◆ Saved data entries:
※

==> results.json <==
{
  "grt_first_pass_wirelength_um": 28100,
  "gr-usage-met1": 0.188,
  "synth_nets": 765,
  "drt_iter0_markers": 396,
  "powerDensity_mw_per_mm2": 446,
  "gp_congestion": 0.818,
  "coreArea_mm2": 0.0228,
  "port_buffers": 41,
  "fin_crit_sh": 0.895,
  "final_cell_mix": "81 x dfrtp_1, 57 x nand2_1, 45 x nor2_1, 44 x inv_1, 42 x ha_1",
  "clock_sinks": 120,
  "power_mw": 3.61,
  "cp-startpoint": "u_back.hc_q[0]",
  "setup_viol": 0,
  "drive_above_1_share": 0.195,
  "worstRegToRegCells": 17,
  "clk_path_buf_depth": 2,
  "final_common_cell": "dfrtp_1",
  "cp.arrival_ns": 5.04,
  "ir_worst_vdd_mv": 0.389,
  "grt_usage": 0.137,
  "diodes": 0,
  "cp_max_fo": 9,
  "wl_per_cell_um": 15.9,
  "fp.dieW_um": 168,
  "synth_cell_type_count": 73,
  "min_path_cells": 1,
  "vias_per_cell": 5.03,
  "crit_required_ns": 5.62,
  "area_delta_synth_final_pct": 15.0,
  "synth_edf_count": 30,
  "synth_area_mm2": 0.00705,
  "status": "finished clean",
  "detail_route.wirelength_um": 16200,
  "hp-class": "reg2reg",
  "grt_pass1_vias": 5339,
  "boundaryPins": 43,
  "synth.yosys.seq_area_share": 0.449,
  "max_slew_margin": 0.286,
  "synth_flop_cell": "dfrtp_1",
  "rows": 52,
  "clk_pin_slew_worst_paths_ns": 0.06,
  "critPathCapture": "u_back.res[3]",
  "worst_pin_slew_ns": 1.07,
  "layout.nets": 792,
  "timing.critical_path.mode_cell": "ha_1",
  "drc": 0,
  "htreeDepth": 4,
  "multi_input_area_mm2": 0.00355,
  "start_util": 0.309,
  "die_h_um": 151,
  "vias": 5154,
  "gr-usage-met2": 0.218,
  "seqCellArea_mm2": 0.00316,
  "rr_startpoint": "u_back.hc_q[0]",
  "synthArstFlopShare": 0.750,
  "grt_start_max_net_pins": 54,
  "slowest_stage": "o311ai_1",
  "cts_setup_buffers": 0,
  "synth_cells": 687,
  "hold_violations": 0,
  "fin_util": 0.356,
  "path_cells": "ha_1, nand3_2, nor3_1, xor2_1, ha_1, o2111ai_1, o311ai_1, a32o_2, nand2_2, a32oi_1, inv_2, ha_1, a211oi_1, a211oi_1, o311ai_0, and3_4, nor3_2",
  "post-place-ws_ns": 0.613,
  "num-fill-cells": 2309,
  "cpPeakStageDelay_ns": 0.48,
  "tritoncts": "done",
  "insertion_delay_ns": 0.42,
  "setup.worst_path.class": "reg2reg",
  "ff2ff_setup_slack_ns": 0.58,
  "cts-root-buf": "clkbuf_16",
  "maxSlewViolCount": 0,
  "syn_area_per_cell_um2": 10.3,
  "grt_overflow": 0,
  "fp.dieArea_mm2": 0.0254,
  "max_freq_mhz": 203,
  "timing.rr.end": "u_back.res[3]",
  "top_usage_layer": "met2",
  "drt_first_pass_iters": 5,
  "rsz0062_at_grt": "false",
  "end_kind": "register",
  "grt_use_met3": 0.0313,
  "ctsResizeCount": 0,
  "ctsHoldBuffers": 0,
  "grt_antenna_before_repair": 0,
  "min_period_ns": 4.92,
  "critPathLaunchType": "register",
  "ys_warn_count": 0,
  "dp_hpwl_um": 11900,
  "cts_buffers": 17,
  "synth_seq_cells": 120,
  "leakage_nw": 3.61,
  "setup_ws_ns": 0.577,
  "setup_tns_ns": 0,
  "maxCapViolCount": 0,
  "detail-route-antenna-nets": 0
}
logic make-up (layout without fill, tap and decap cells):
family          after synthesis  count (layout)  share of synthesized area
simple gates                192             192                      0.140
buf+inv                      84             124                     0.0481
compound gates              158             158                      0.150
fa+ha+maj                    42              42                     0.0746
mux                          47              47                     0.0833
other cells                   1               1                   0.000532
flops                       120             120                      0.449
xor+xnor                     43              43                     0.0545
<file path="src/rtl/core/v3a_pkg.sv">
package v3a_pkg;

    localparam int unsigned FRAC_BITS_DEF = 16;
    localparam int unsigned WORD_BITS_DEF = 32;

    // Fixed internal widths, sized for the widest legal data word
    localparam int unsigned OPW  = 32;  // operand, sign-extended
    localparam int unsigned PRW  = 64;  // one exact product
    localparam int unsigned SUMW = 66;  // exact sum of up to three products
    localparam int unsigned LINW = 33;  // add, subtract, negate
    localparam int unsigned NUMW = 64;  // shifted dividend and quotient
    localparam int unsigned SQW  = 64;  // radicand and root

    typedef enum logic [2:0] {
        CMD_ADD   = 3'd0,
        CMD_SUB   = 3'd1,
        CMD_NEG   = 3'd2,
        CMD_DOT   = 3'd3,
        CMD_CROSS = 3'd4,
        CMD_SCALE = 3'd5,
        CMD_DIV   = 3'd6,
        CMD_MAG   = 3'd7
    } t_cmd;

    // Item state carried through the divide and root stages
    typedef struct packed {
        t_cmd                      cmd;
        logic                      dz;
        logic [2:0]                qneg;
        logic [2:0][LINW-1:0]      lin;
        logic [3:0][SUMW-1:0]      psum;
        logic [2:0][NUMW-1:0]      dnum;
        logic [2:0][OPW-1:0]       drem;
        logic [2:0][NUMW-1:0]      quo;
        logic [OPW-1:0]            dvs;
        logic [SQW-1:0]            srem;
        logic [SQW-1:0]            sres;
    } t_mid;

    typedef struct packed {
        logic           ov;
        logic [OPW-1:0] val;
    } t_sat;

    // Take the low d bits and sign-extend them to the operand width
    function automatic logic signed [OPW-1:0] sext(input logic [OPW-1:0] v,
                                                  input int unsigned d);
        logic signed [OPW-1:0] t;
        t = signed'(v << (OPW - d));
        return t >>> (OPW - d);
    endfunction

    // Clamp to the signed d-bit range, flagging any clamp
    function automatic t_sat sat(input logic signed [SUMW-1:0] v,
                                 input int unsigned d);
        logic signed [SUMW-1:0] hi;
        logic signed [SUMW-1:0] lo;
        t_sat                   r;
        hi = $signed((SUMW'(1) << (d - 1)) - SUMW'(1));
        lo = ~hi;
        if (v > hi) begin
            r.ov  = 1'b1;
            r.val = hi[OPW-1:0];
        end else if (v < lo) begin
            r.ov  = 1'b1;
            r.val = lo[OPW-1:0];
        end else begin
            r.ov  = 1'b0;
            r.val = v[OPW-1:0];
        end
        return r;
    endfunction

endpackage

</file>
<file path="src/rtl/core/v3a_back.sv">
module v3a_back #(
    parameter int unsigned DATA_BITS = v3a_pkg::WORD_BITS_DEF,
    parameter int unsigned FRAC_BITS = v3a_pkg::FRAC_BITS_DEF
) (
    input  logic                    i_clk,
    input  logic                    i_rst_n,
    input  logic                    i_en,
    input  logic                    i_vld,
    input  v3a_pkg::t_mid           i_mid,
    output logic                    o_vld,
    output logic [v3a_pkg::OPW-1:0] o_r_x,
    output logic [v3a_pkg::OPW-1:0] o_r_y,
    output logic [v3a_pkg::OPW-1:0] o_r_z,
    output logic [v3a_pkg::OPW-1:0] o_r_scalar,
    output logic                    o_div_zero,
    output logic                    o_overflow
);

    logic                          r_vld;
    logic [2:0][v3a_pkg::OPW-1:0]  r_vec;
    logic [v3a_pkg::OPW-1:0]       r_scl;
    logic                          r_dz;
    logic                          r_ov;

    v3a_pkg::t_sat                 n_vec [3];
    v3a_pkg::t_sat                 n_scl;

    always_comb begin
        logic signed [v3a_pkg::SUMW-1:0] sh;
        logic signed [v3a_pkg::SUMW-1:0] ln;
        logic signed [v3a_pkg::SUMW-1:0] qs;
        logic signed [v3a_pkg::SUMW-1:0] q;
        n_scl = '0;
        for (int i = 0; i < 3; i++) begin
            sh = $signed(i_mid.psum[i]) >>> FRAC_BITS;
            ln = $signed({{(v3a_pkg::SUMW-v3a_pkg::LINW){i_mid.lin[i][v3a_pkg::LINW-1]}},
                          i_mid.lin[i]});
            q  = $signed({2'b00, i_mid.quo[i]});
            qs = i_mid.qneg[i] ? -q : q;
            case (i_mid.cmd)
                v3a_pkg::CMD_ADD,
                v3a_pkg::CMD_SUB,
                v3a_pkg::CMD_NEG:   n_vec[i] = v3a_pkg::sat(ln, DATA_BITS);
                v3a_pkg::CMD_CROSS,
                v3a_pkg::CMD_SCALE: n_vec[i] = v3a_pkg::sat(sh, DATA_BITS);
                v3a_pkg::CMD_DIV:   n_vec[i] = i_mid.dz ? '0
                                             : v3a_pkg::sat(qs, DATA_BITS);
                default:            n_vec[i] = '0;
            endcase
        end
        case (i_mid.cmd)
            v3a_pkg::CMD_DOT: begin
                sh    = $signed(i_mid.psum[3]) >>> FRAC_BITS;
                n_scl = v3a_pkg::sat(sh, DATA_BITS);
            end
            v3a_pkg::CMD_MAG: begin
                n_scl = v3a_pkg::sat($signed({2'b00, i_mid.sres}), DATA_BITS);
            end
            default: begin
            end
        endcase
    end

    always_ff @(posedge i_clk) begin
        if (!i_rst_n) begin
            r_vld <= 1'b0;
        end else if (i_en) begin
            r_vld <= i_vld;
        end
    end

    always_ff @(posedge i_clk) begin
        if (i_en) begin
            for (int i = 0; i < 3; i++) begin
                r_vec[i] <= n_vec[i].val;
            end
            r_scl <= n_scl.val;
            r_dz  <= i_mid.dz;
            r_ov  <= n_vec[0].ov | n_vec[1].ov | n_vec[2].ov | n_scl.ov;
        end
    end

    assign o_vld      = r_vld;
    assign o_r_x      = r_vec[0];
    assign o_r_y      = r_vec[1];
    assign o_r_z      = r_vec[2];
    assign o_r_scalar = r_scl;
    assign o_div_zero = r_dz;
    assign o_overflow = r_ov;

endmodule

</file>
$ cat src/hw/rtl/rar_pkg.sv
package rar_pkg;

  localparam int ValueBits = 62;
  localparam int NumW      = ValueBits + 1;
  localparam int DenW      = ValueBits;
  localparam int WordW     = 64;
  localparam int WideW     = 128;
  localparam int NumHighW  = 61;
  localparam int DenHighW  = 60;

  typedef struct packed {
    logic             neg;
    logic [WideW-1:0] mag;
  } sm_t;

  // signed-magnitude add; equal magnitudes with opposite signs keep the first sign
  function automatic sm_t add_sm(input logic sx, input logic [WideW-1:0] x,
                                 input logic sy, input logic [WideW-1:0] y);
    sm_t r;
    if (sx == sy) begin
      r.neg = sx;
      r.mag = x + y;
    end else if (x >= y) begin
      r.neg = sx;
      r.mag = x - y;
    end else begin
      r.neg = sy;
      r.mag = y - x;
    end
    return r;
  endfunction

endpackage

$ cat src/hw/rtl/rar_mul.sv
module rar_mul (
  input  logic                     clk_i,
  input  logic                     rst_ni,
  input  logic                     start_i,
  input  logic [rar_pkg::WordW-1:0] a_i,
  input  logic [rar_pkg::WordW-1:0] b_i,
  output logic                     done_o,
  output logic [rar_pkg::WideW-1:0] prod_o
);
  import rar_pkg::*;

  logic             run_q;
  logic             done_q;
  logic [2:0]       cnt_q;
  logic [WordW-1:0] a_q;
  logic [WordW-1:0] b_q;
  logic [WordW-1:0] part_q;
  logic [1:0]       sh_q;
  logic [WideW-1:0] acc_q;
  logic [31:0]      a_part;
  logic [31:0]      b_part;
  logic [WideW-1:0] term;

  always_comb begin
    a_part = cnt_q[1] ? a_q[63:32] : a_q[31:0];
    b_part = cnt_q[0] ? b_q[63:32] : b_q[31:0];
    case (sh_q)
      2'd0:    term = {64'd0, part_q};
      2'd1:    term = {32'd0, part_q, 32'd0};
      2'd2:    term = {part_q, 64'd0};
      default: term = '0;
    endcase
  end

  always_ff @(posedge clk_i or negedge rst_ni) begin
    if (!rst_ni) begin
      run_q  <= 1'b0;
      done_q <= 1'b0;
      cnt_q  <= '0;
    end else begin
      done_q <= 1'b0;
      if (start_i) begin
        run_q <= 1'b1;
        cnt_q <= '0;
      end else if (run_q) begin
        cnt_q <= cnt_q + 3'd1;
        if (cnt_q == 3'd4) begin
          run_q  <= 1'b0;
          done_q <= 1'b1;
        end
      end
    end
  end

  always_ff @(posedge clk_i) begin
    if (start_i) begin
      a_q   <= a_i;
      b_q   <= b_i;
      acc_q <= '0;
    end else if (run_q) begin
      if (cnt_q != 3'd0) acc_q <= acc_q + term;
      if (cnt_q < 3'd4) begin
        part_q <= a_part * b_part;
        sh_q   <= {1'b0, cnt_q[1]} + {1'b0, cnt_q[0]};
      end
    end
  end

  assign done_o = done_q;
  assign prod_o = acc_q;

endmodule
--- src/hw/rtl/rar_pkg.sv ---
package rar_pkg;

  localparam int ValueBits = 62;
  localparam int NumW      = ValueBits + 1;
  localparam int DenW      = ValueBits;
  localparam int WordW     = 64;
  localparam int WideW     = 128;
  localparam int NumHighW  = 61;
  localparam int DenHighW  = 60;

  typedef struct packed {
    logic             neg;
    logic [WideW-1:0] mag;
  } sm_t;

  // signed-magnitude add; equal magnitudes with opposite signs keep the first sign
  function automatic sm_t add_sm(input logic sx, input logic [WideW-1:0] x,
                                 input logic sy, input logic [WideW-1:0] y);
    sm_t r;
    if (sx == sy) begin
      r.neg = sx;
      r.mag = x + y;
    end else if (x >= y) begin
      r.neg = sx;
      r.mag = x - y;
    end else begin
      r.neg = sy;
      r.mag = y - x;
    end
    return r;
  endfunction

endpackage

※

◆ WHAT YOU SHOULD DO:
Write down every line of the data above that includes the string "layout".

◆ EXPECTED ANSWER:
  "layout.nets": 792,
logic make-up (layout without fill, tap and decap cells):
family          after synthesis  count (layout)  share of synthesized area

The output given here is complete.